Corporate irresponsibility causes health epidemics in Nicaragua and Boliva
The backbreaking labor in Nicaragua’s sugar cane fields is fueling a debate on who is responsible for workers’ health. Time and time again, corporations have prevailed and employees are left to live with debilitating diseases on their own.
In Nicaragua, the second poorest country in the Americas, workers spend up to 14 hours a day chopping down heavy stalks of cane, earning a meager 86 cents per ton. Although workers push on through the six-month long harvest season, and in 98 degree heat, many are falling ill with chronic kidney disease.
In the past two decades alone, an estimated 20,000 people have died from chronic kidney disease in Central America.
La Isla Foundation, an international research and policy organization, has stepped in. In partnership with universities and lawyers, the foundation is currently researching the links between chronic kidney disease, labor conditions, and agrochemicals used at Ingenio San Antonio (ISA), the largest sugar mill in Nicaragua.
“I was healthy when I started working for the company and sick when they got rid of me...Every family here has lost someone, the work is making us sick, but there are no alternatives...We are all dying from it, it’s a total epidemic,” explained Walter, a 32-year-old who works alongside 13 of his relatives in the sugar cane fields of ISA.
In Walter’s hometown, 70 percent of men have been diagnosed with chronic kidney disease and 2,800 to 3,500 have died in the past decade. The majority of these men worked on the sugar cane plantation in Chichigalpa, earning the town a grim nickname: “La isla de las viudas,” or “The island of widows.
News of the plight of sugar cane workers in Nicaragua is spreading fast. In January of this year, National Geographic, released a moving documentary, capturing the lives of those affected by the disease. However, companies like ISA have not taken responsibility for the health costs endured by their previous workers, the growing number of widows, or for improving their working conditions.

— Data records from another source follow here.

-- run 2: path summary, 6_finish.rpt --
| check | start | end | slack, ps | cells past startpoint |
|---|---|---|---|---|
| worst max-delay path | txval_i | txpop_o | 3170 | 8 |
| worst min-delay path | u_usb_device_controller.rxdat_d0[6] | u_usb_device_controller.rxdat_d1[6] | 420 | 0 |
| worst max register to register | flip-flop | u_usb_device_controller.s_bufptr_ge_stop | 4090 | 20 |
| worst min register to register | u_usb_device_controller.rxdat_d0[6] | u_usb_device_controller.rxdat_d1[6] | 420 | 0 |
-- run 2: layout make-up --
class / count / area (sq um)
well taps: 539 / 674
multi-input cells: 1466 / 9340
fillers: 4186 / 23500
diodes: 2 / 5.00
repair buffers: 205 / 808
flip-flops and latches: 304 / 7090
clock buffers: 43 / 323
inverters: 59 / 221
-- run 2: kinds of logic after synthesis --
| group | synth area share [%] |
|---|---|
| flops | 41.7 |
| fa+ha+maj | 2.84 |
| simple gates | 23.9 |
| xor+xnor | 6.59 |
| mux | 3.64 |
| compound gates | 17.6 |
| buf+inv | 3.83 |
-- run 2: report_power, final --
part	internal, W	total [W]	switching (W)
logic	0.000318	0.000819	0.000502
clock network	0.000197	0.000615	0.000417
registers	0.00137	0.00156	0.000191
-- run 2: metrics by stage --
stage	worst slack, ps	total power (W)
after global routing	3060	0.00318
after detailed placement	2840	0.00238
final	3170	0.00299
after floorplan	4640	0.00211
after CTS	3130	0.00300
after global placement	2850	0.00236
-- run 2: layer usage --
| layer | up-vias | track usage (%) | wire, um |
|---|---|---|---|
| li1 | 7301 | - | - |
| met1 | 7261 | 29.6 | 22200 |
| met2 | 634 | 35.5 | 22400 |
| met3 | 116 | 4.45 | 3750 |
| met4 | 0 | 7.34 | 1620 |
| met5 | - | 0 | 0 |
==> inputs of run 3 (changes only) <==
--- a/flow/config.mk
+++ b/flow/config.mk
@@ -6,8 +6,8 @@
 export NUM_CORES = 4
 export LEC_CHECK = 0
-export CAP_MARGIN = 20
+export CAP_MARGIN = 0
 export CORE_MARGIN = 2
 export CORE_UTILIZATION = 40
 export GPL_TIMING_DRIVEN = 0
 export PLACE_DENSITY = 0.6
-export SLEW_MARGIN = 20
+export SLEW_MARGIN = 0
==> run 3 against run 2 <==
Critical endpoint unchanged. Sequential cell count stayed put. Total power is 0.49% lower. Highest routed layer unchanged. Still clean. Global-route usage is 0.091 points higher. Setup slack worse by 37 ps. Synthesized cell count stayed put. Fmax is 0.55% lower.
This is an optimization exercise on Yosys and OpenROAD, whose aim is small area, a short achievable clock period and few clock cycles, not a production implementation.
At most, simulation tests tie the RTL to the original design; equivalence was not proved.
Power and IR drop assume default switching activity.

Setup of old:
## task3
module task3(
    input [2:0] opcode,
    output reg done,
    output reg [23:0] out,
    input [7:0] in2,
    input [7:0] in1,
    input [7:0] in0,
    input clk,
    input rst
    );
Settings: LEC_CHECK=0, ABC_CLOCK_PERIOD_IN_PS=3000, CAP_MARGIN=20, CORE_MARGIN=2, CORE_UTILIZATION=40, SLEW_MARGIN=20; clock period 12.0 ns.
standard.sh (not shown) runs the stock make flow with config.mk's settings and CLKGATE_MAP_FILE= SYNTH_SCRIPT=/design/flow/synth_recipe.tcl, a recipe that flattens the netlist after the stock synthesis.
==> flow/flow/run.sh <==
#!/bin/bash
set -euo pipefail
cd "$(dirname "$0")/.."
bash standard.sh finish \
  SETUP_SLACK_MARGIN=6 \
  "BUFFER_PORTS_ARGS=-buffer_cell sky130_fd_sc_hd__buf_1" \
  > run_standard.log 2>&1
Testbench counts of old, summed over its fixed seeds: cycles 21,090.
What new does differently from old at the input level:
--- a/flow/design.v
+++ b/flow/design.v
@@ -61,29 +61,28 @@
             4'd7: fz = 11'd293;
             4'd8: fz = 11'd381;
             4'd9: fz = 11'd481;
             4'd10: fz = 11'd593;
             4'd11: fz = 11'd717;
             4'd12: fz = 11'd853;
             4'd13: fz = 11'd1001;
             4'd14: fz = 11'd1161;
             4'd15: fz = 11'd1333;
         endcase
     endfunction
-    reg [1:0] st;        
+    reg k1, k2, k3;      
     reg [7:0] areg;      
-    reg [7:0] breg;      
     wire op7 = (opcode == 3'd7);
     wire sub = (opcode == 3'd1);
-    wire [7:0] mx = (st == 2'd1) ? breg : (st == 2'd2) ? out[7:0] : out[23:16];
-    wire [7:0] mz = (st == 2'd3) ? out[15:8] : 8'd0;
+    wire [7:0] mx = k3 ? out[23:16] : out[7:0];
+    wire [7:0] mz = out[15:8] & {8{k3}};
     wire m_1;
     wire m_2;
     wire m_3;
     wire m_4;
     wire m_5;
     wire m_6;
     wire m_7;
     wire m_8;
     wire m_9;
     wire m_10;
     wire m_11;
@@ -278,31 +277,34 @@
     wire [12:0] s0 = op7 ? {2'b0, fx(in0[3:0])} : {5'd0, in0};
     wire [12:0] s1 = op7 ? ~{3'b0, gy(in1[3:0])} : sub ? {5'h1f, ~in1} : {5'd0, in1};
     wire [12:0] s2 = op7 ? {2'b0, fz(in2[3:0])} : (opcode == 3'd6) ? {5'd0, in2} : 13'd0;
     wire [12:0] sum = s0 + s1 + s2 + {12'd0, sub | op7};
     reg [23:0] res;
     always @* begin
         case (opcode)
             3'd0, 3'd6: res = {14'd0, sum[9:0]};
             3'd1:       res = {{14{sum[9]}}, sum[9:0]};
             3'd3:       res = {17'd0, in0[7:1]};
             3'd7:       res = {5'd0, {6{sum[12]}}, sum};
-            default:    res = (st == 2'd2) ? {out[15:8], prod}
-                            : (st == 2'd3) ? {prod, out[7:0]} : {8'd0, prod};
+            default:    res = k1 ? {8'd0, prod} : k2 ? {out[15:8], prod}
+                            : k3 ? {prod, out[7:0]} : {16'd0, opcode[2] ? in0 : in1};
         endcase
     end
     wire mul = (opcode == 3'd2) | (opcode == 3'd4) | (opcode == 3'd5);
-    wire last = !mul | ((opcode == 3'd5) ? (st == 2'd3) : (st == 2'd1));
+    wire last = !mul | ((opcode == 3'd5) ? k3 : k1);
     always @(posedge clk) begin
         areg <= in0;
-        breg <= opcode[2] ? in0 : in1;
         if (!rst) begin
             done <= 1'b0;
-            st <= 2'd0;
+            k1 <= 1'b0;
+            k2 <= 1'b0;
+            k3 <= 1'b0;
         end else if (!done) begin
             out <= res;
-            st <= st + 2'd1;
+            k1 <= !(k1 | k2 | k3);
+            k2 <= k1;
+            k3 <= k2;
             if (last)
                 done <= 1'b1;
         end
     end
 endmodule
Results
old and new all finish clean.
Lower number of instances resized during post-cts repair among old and new: old
The run with more routed wire is old, not new.
Against old, cell area after synthesis in new fell slightly.
Summary of new over old: met2 usage grew by 4.3 points; sequential fraction of total cell area went down by 2.1 points; post-route standard cell area excluding fillers flat.
Comparing old and new, fill cell instance count of the final layout is higher on old.
Going from old to new, worst IR drop on VDD shrank by 0.015 mV; net total in the final layout increased 5; growth of design area from synthesis to finish shows an increase of 1.4 points; global-route usage now larger; detailed-routing wirelength on met1 shrank by 5.5%.
new vs old, tightest slew margin relative to the limit went down by 8.3 points.
Function not checked in new: the RTL went through the layout flow alone.

---

before:
The RTL this note starts from:
==> flow/design.v <==
`timescale 1ns / 1ps
module task3(
    input [2:0] opcode,
    output reg done,
    output reg [23:0] out,
    input [7:0] in2,
    input [7:0] in1,
    input [7:0] in0,
    input clk,
    input rst
    );
    reg [2:0] st;    
    function [10:0] fx; input [3:0] v;
        case (v)
            4'd0: fx = 11'd0;
            4'd1: fx = 11'd13;
            4'd2: fx = 11'd36;
            4'd3: fx = 11'd69;
            4'd4: fx = 11'd112;
            4'd5: fx = 11'd165;
            4'd6: fx = 11'd228;
            4'd7: fx = 11'd301;
            4'd8: fx = 11'd384;
            4'd9: fx = 11'd477;
            4'd10: fx = 11'd580;
            4'd11: fx = 11'd693;
            4'd12: fx = 11'd816;
            4'd13: fx = 11'd949;
            4'd14: fx = 11'd1092;
            4'd15: fx = 11'd1245;
        endcase
    endfunction
    function [9:0] gy; input [3:0] v;
        case (v)
            4'd0: gy = 10'd0;
            4'd1: gy = 10'd1;
            4'd2: gy = 10'd10;
            4'd3: gy = 10'd27;
            4'd4: gy = 10'd52;
            4'd5: gy = 10'd85;
            4'd6: gy = 10'd126;
            4'd7: gy = 10'd175;
            4'd8: gy = 10'd232;
            4'd9: gy = 10'd297;
            4'd10: gy = 10'd370;
            4'd11: gy = 10'd451;
            4'd12: gy = 10'd540;
            4'd13: gy = 10'd637;
            4'd14: gy = 10'd742;
            4'd15: gy = 10'd855;
        endcase
    endfunction
    function [10:0] fz; input [3:0] v;
        case (v)
            4'd0: fz = 11'd13;
            4'd1: fz = 11'd17;
            4'd2: fz = 11'd33;
            4'd3: fz = 11'd61;
            4'd4: fz = 11'd101;
            4'd5: fz = 11'd153;
            4'd6: fz = 11'd217;
            4'd7: fz = 11'd293;
            4'd8: fz = 11'd381;
            4'd9: fz = 11'd481;
            4'd10: fz = 11'd593;
            4'd11: fz = 11'd717;
            4'd12: fz = 11'd853;
            4'd13: fz = 11'd1001;
            4'd14: fz = 11'd1161;
            4'd15: fz = 11'd1333;
        endcase
    endfunction
    wire sub = (opcode == 3'd1);
    wire [7:0] mb = (opcode == 3'd2) ? in1 : in0;
    wire lo = (st == 3'd0);
    wire sq = (st[2:1] == 2'd0);         
    wire [3:0] d = sq ? (lo ? mb[3:0] : mb[7:4]) : out[3:0];
    wire [7:0] z = lo ? 8'd0 : (sq ? out[11:4] : out[23:16]);
    wire [11:0] t = in0 * d + z;
    wire [9:0] sum = {2'b0, in0} + (sub ? {2'b11, ~in1} : {2'b0, in1})
                   + ((opcode == 3'd6) ? {2'b0, in2} : 10'd0) + {9'd0, sub};
    wire [12:0] f = {2'b0, fx(in0[3:0])} + {2'b0, fz(in2[3:0])} - {3'b0, gy(in1[3:0])};
    reg [23:0] res;
    always @* begin
        case (opcode)
            3'd0, 3'd6: res = {14'd0, sum};
            3'd1:       res = {{14{sum[9]}}, sum};
            3'd3:       res = {17'd0, in0[7:1]};
            3'd7:       res = {5'd0, {6{f[12]}}, f};
            default:    res = lo ? {12'd0, t} : sq ? {8'd0, t, out[3:0]} : {t, out[15:4]};
        endcase
    end
    wire last = (opcode == 3'd5) ? (st == 3'd5)
              : (opcode == 3'd2 || opcode == 3'd4) ? (st == 3'd1) : 1'b1;
    always @(posedge clk) begin
        if (!rst) begin
            done <= 1'b0;
            st <= 3'd0;
        end else if (!done) begin
            out <= res;
            st <= st + 3'd1;
            if (last)
                done <= 1'b1;
        end
    end
endmodule
Settings: LEC_CHECK=0, ABC_CLOCK_PERIOD_IN_PS=3000, CAP_MARGIN=20, CORE_MARGIN=2, CORE_UTILIZATION=40, SETUP_SLACK_MARGIN=5, SLEW_MARGIN=20; clock period 12.0 ns.
run.sh (not shown) runs the stock make flow with config.mk's settings and CLKGATE_MAP_FILE= SYNTH_SCRIPT=/design/flow/synth_recipe.tcl, a recipe that flattens the netlist after the stock synthesis.
Stock flow here: none of the scripts above is used.
No stage failed in before, and the final checks on the layout all came back clean.
Relative to before, the following input files were edited for after:
-- flow/design.v --
<<< before, line 10
    input rst
    );
    reg [2:0] st;    
    function [10:0] fx; input [3:0] v;
        case (v)
>>> after, line 10
    input rst
    );
    function [10:0] fx; input [3:0] v;
        case (v)
<<< before, line 71
        endcase
    endfunction
    wire sub = (opcode == 3'd1);
    wire [7:0] mb = (opcode == 3'd2) ? in1 : in0;
    wire lo = (st == 3'd0);
    wire sq = (st[2:1] == 2'd0);         
    wire [3:0] d = sq ? (lo ? mb[3:0] : mb[7:4]) : out[3:0];
    wire [7:0] z = lo ? 8'd0 : (sq ? out[11:4] : out[23:16]);
    wire [11:0] t = in0 * d + z;
    wire [9:0] sum = {2'b0, in0} + (sub ? {2'b11, ~in1} : {2'b0, in1})
                   + ((opcode == 3'd6) ? {2'b0, in2} : 10'd0) + {9'd0, sub};
    wire [12:0] f = {2'b0, fx(in0[3:0])} + {2'b0, fz(in2[3:0])} - {3'b0, gy(in1[3:0])};
    reg [23:0] res;
    always @* begin
        case (opcode)
            3'd0, 3'd6: res = {14'd0, sum};
            3'd1:       res = {{14{sum[9]}}, sum};
            3'd3:       res = {17'd0, in0[7:1]};
            3'd7:       res = {5'd0, {6{f[12]}}, f};
            default:    res = lo ? {12'd0, t} : sq ? {8'd0, t, out[3:0]} : {t, out[15:4]};
        endcase
    end
    wire last = (opcode == 3'd5) ? (st == 3'd5)
              : (opcode == 3'd2 || opcode == 3'd4) ? (st == 3'd1) : 1'b1;
    always @(posedge clk) begin
        if (!rst) begin
            done <= 1'b0;
            st <= 3'd0;
        end else if (!done) begin
            out <= res;
            st <= st + 3'd1;
            if (last)
                done <= 1'b1;
        end
>>> after, line 70
        endcase
    endfunction
    reg [1:0] ph;    
    wire op7 = (opcode == 3'd7);
    wire sub = (opcode == 3'd1);
    reg [7:0] mx;
    always @*
        case (ph)
            2'd1:    mx = out[7:0];
            2'd2:    mx = out[23:16];
            default: mx = (opcode == 3'd2) ? in1 : in0;
        endcase
    wire [7:0] mz = (ph == 2'd2) ? out[15:8] : 8'd0;
    wire [15:0] prod = mx * in0 + mz;
    wire [12:0] s0 = op7 ? {2'b0, fx(in0[3:0])} : {5'd0, in0};
    wire [12:0] s1 = op7 ? ~{3'b0, gy(in1[3:0])} : sub ? {5'h1f, ~in1} : {5'd0, in1};
    wire [12:0] s2 = op7 ? {2'b0, fz(in2[3:0])} : (opcode == 3'd6) ? {5'd0, in2} : 13'd0;
    wire [12:0] sum = s0 + s1 + s2 + {12'd0, sub | op7};
    reg [23:0] res;
    always @* begin
        case (opcode)
            3'd0, 3'd6: res = {14'd0, sum[9:0]};
            3'd1:       res = {{14{sum[9]}}, sum[9:0]};
            3'd3:       res = {17'd0, in0[7:1]};
            3'd7:       res = {5'd0, {6{sum[12]}}, sum};
            3'd5:       res = (ph == 2'd1) ? {out[15:8], prod}
                            : (ph == 2'd2) ? {prod, out[7:0]} : {8'd0, prod};
            default:    res = {8'd0, prod};
        endcase
    end
    always @(posedge clk) begin
        if (!rst) begin
            done <= 1'b0;
            ph <= 2'd0;
        end else if (!done) begin
            out <= res;
            if (opcode == 3'd5 && ph != 2'd2)
                ph <= ph + 2'd1;
            else
                done <= 1'b1;
        end
## What came out
Between after and before, it is after whose flip-flop and latch count is lower, by 1. Fraction of layout cells with a size suffix above 1 ends up higher on after. after against before: worst-margin pin slew went up by 450 ps, core occupancy in the finished layout went up by 3.5 points. Chip width of after exceeds that of before by a few percent. Diff before -> after: worst setup slack dropped 440 ps, total global-route track usage climbed 1.3 points. Of before and after, the run reporting the lower total power was before. Clock-buffer cell count came out exactly the same in before and after. Cell count after placement: before and after compared, lower one is before. In the route summary, after ends up with a via count exceeding that of before. On fraction of cell area in non-clock buffers: between before and after, it ends up lower for before.
Function was not checked in any run of this note: the RTL went through the layout flow alone.

## port drivers added, routing unchanged
No port has a modelled driver above. Below, the same layouts with a new extraction and two added sets of constraints.
Step 1: set_driving_cell puts a clkbuf_16 on clk and a buf_2 on each other input, an assumption about the parent block.
Step 2, shift: input delay + t, output delay - t, t = (earliest + latest rising clock arrival at the registers) / 2. This alone moves slack from input paths to output paths.
a / b / c = ideal / step 1 / step 2; a / b = the first two.
| run | t (ns) | setup slack, ns | clock arrival spread, ns | slew at the worst register clock pin (ns) | cell pins on the clock port's net |
|---|---|---|---|---|---|
| old | 0.315 | 6.222 / 6.235 / 5.920 | 0.004 / 0.004 | 0.06 / 0.06 | 1 |
| new | 0.309 | 6.149 / 6.159 / 5.849 | 0.006 / 0.007 | 0.06 / 0.06 | 1 |
| before | 0.300 | 5.097 / 5.082 / 4.782 | 0.002 / 0.002 | 0.07 / 0.07 | 1 |
| after | 0.288 | 4.657 / 4.648 / 4.359 | 0.002 / 0.003 | 0.07 / 0.07 | 1 |
After both steps setup and hold are still met in every run listed. For before, which loses most, drivers alone change the setup slack by -0.015 ns; drivers and shift together by -0.315 ns.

Prior to last year’s harvest season at ISA, Walter met with a company doctor to ensure he was fit for the grueling work. When his blood test revealed the beginning of kidney dysfunction, Walter was immediately dismissed, despite 11 years with the plantation. The doctor did not provide a follow-up exam, leaving Walter on his own to face the lethal condition.
Without other job opportunities, many sick workers in Chichigalpa continue to work under ISA subcontractors, using fake IDs.
“Almost all 50 cutters on my team have the disease and are using false IDs,” Walter said. “Of course the company knows, they see us working in the fields. The ‘ghost teams’ are an open secret.”
Although the root cause of chronic kidney disease is undetermined, research featured in MEDICC review, has linked the disease to occupational conditions such as prolonged exposure to heat and dehydration.
In Nicaragua, the national health care system recognizes the disease as occupational. However, in order to qualify for disability or specialist care, a worker must prove they contracted the disease while working.
Unfortunately for Walter, and other sugar cane workers, ISA does not provide medical records following the company doctor’s diagnosis.
“The company cannot compensate for something that it has not caused,” an ISA spokesman told The Guardian. Instead, the company discussed its corporate social responsibility model including impressive donations to local medical facilities, schools and various infrastructure projects.
However, the solution to this problem goes far beyond corporate social responsibility. An overall lack of alternative job opportunities results in workers who are less likely to complain about conditions, are unable to shift jobs when it is affecting their health, and often migrate from rural to urban areas. This leaves companies with the upper hand and little incentive to meet workers needs.
At the Cerro Rico mine in Bolivia, or “the mountain that eats men”, the situation is not much different. There are 15,000 miners who work in the mountain’s dangerous, high altitude and dark tunnels, facing the risk of death everyday.
Silicosis, an incurable lung disease, has become an inevitable fate for workers in the Cerro Rico mine. Much like the plight of cane cutters in Nicaragua, workers continue to enter the mine everyday in order to support their families.
After years of slave-like labor, management over the mine was put into the hands of several mining cooperatives, typically owned by families or small groups. Despite having a strong political presence, the majority of the employees have little to no say in its operation. The result has been a complete breakdown of working conditions. Without regulation, the basic safety measures have disappeared, and children as young as 6 have been reported working in the mine.
Alongside La Isla Foundation, there are other organizations such as the International Labor Rights Forum, addressing the ability of workers, like those in the Cerro Rico mine, to advocate for better working conditions.
Yet a common thread in both these stories is the lack of decent job alternatives. The International Labor Organization (ILO) is tackling this deficit through programs that grow individuals’ skill sets for employability as well as support vulnerable populations in rural entrepreneurship ventures. In Tanzania, Kenya, and Uganda, ILO provided training for 2,900 female entrepreneurs. The result? One new business had been created for every two participants.
Taking these various strategies into account, addressing corporate irresponsibility may be most effective through a comprehensive approach. Empowering miners and sugar cane workers alike with alternate job opportunities, scientific knowledge, and a platform for advocacy will get them one step closer to a dignified livelihood they deserve.